The lingering Covid symptoms majorly include tiredness, difficulty in breathing, chest pain, sore joints and loss of taste or smell.
A research team from Pennsylvania State University in the US examined 57 global studies involving 250,351 unvaccinated patients who recovered from Covid-19 from December 2019 through March 2021.
The findings showed that adults, as well as children, can experience several adverse health issues for six months or longer after recovering from Covid-19.
Generally, these complications affected a patient's general well-being, their mobility or organ systems, while overall, one in two survivors experienced long-term Covid manifestations.

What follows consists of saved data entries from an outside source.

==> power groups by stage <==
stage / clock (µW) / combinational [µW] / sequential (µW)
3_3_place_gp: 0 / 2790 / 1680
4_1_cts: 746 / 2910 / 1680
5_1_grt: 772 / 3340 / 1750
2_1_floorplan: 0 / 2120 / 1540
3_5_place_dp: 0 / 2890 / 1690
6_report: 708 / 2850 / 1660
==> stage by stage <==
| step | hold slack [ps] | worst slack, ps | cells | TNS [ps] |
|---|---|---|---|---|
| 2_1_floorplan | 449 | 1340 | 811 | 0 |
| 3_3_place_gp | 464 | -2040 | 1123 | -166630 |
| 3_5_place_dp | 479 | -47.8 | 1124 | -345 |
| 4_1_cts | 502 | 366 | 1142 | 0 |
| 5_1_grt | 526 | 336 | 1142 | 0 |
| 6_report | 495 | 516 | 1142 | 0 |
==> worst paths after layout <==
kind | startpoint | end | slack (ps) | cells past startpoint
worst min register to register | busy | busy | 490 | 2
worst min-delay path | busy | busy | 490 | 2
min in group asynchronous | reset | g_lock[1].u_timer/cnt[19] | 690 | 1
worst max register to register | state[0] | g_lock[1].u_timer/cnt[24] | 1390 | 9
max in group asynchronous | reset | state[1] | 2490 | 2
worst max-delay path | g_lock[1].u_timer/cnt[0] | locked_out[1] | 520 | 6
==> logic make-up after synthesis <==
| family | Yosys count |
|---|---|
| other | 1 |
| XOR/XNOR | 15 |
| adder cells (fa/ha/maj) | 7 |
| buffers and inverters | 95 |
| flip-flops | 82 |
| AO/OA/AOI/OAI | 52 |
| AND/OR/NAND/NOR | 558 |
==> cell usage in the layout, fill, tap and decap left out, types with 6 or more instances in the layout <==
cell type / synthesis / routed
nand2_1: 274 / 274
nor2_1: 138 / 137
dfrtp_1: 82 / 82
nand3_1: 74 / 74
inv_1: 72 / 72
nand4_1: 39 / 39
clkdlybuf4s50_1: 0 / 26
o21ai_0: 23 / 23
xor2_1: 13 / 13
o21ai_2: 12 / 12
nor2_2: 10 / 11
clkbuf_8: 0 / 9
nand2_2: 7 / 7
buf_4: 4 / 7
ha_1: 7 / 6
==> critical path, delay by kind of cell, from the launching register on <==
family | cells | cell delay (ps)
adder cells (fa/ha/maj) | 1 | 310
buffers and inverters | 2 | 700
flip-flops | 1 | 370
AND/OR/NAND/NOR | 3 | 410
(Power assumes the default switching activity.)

More than half of all patients reported weight loss, fatigue, fever or pain, roughly one in five survivors experienced a decrease in mobility.
Nearly one in four survivors experienced difficulty concentrating, and one in three patients were diagnosed with generalised anxiety disorders.
Six in ten survivors had chest imaging abnormality and more than a quarter of patients had difficulty in breathing.
Chest pain and palpitations were also among the commonly reported conditions and nearly one in five patients experienced hair loss or rashes.
Digestive issues such as stomach pain, lack of appetite, diarrhea and vomiting were also among the commonly reported conditions, the study showed.
"One's battle with Covid doesn't end with recovery from the acute infection. Vaccination is our best ally to prevent getting sick from Covid-19 and to reduce the chance of long-Covid even in the presence of a breakthrough infection," said co-lead investigator Dr Paddy Ssentongo, assistant professor at the Penn State Center for Neural Engineering.
While the mechanisms behind these lingering symptoms in survivors are not fully understood, the researchers believe that an immune-system overdrive triggered by the virus, lingering infection, reinfection or an increased production of autoantibodies (antibodies directed at their own tissues), may be the reason.
According to the researchers, early intervention will be critical for improving the quality of life for many Covid-19 survivors as in the years ahead, health care providers will likely see an influx of patients with psychiatric and cognitive problems, such as depression, anxiety or post-traumatic stress disorder, who were otherwise healthy before their Covid-19 infection.